Bartec
- Company type: Private
- Founded: 1975; 51 years ago
- Headquarters: Bad Mergentheim, Baden-Württemberg, Germany
- Key people: Martin U. Schefter (Chief Executive Officer)Managing Director)
- Products: Safety systems and components for working in the presence of flammable substances
- Number of employees: 1000
- Website: bartec.com

= Bartec =

German safety technology company

Bartec (own spelling BARTEC) is a German safety technology company headquartered in Bad Mergentheim in the Main-Tauber district of Baden-Württemberg. Reinhold A. Barlian founded this company in 1975 as a one-man company and initially he started by creating a safety switch to prevent explosions at gas stations.

Bartec has been listed as the global market leaders in the Heilbronn - Franconia region and has also been awarded from the former Minister-President of Baden-Württemberg, Lothar Späth and various other awards too.

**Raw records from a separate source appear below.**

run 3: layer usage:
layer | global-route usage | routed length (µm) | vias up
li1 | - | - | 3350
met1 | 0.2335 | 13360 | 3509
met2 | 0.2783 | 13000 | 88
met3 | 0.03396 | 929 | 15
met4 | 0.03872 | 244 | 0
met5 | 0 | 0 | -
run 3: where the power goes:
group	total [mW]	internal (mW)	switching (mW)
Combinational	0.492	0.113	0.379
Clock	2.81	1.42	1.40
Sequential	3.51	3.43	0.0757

The company has its 11 production sites in Germany, Slovenia, Italy, Norway, Great Britain, Saudi Arabia, USA and China around 50 international sales partners around the globe. Bartec manufactures mainly the safety systems for working in the presence of flammable substances. Its products are like Moisture analyzer, Moisture measuring devices, Temperature measuring devices, Process measurement technology.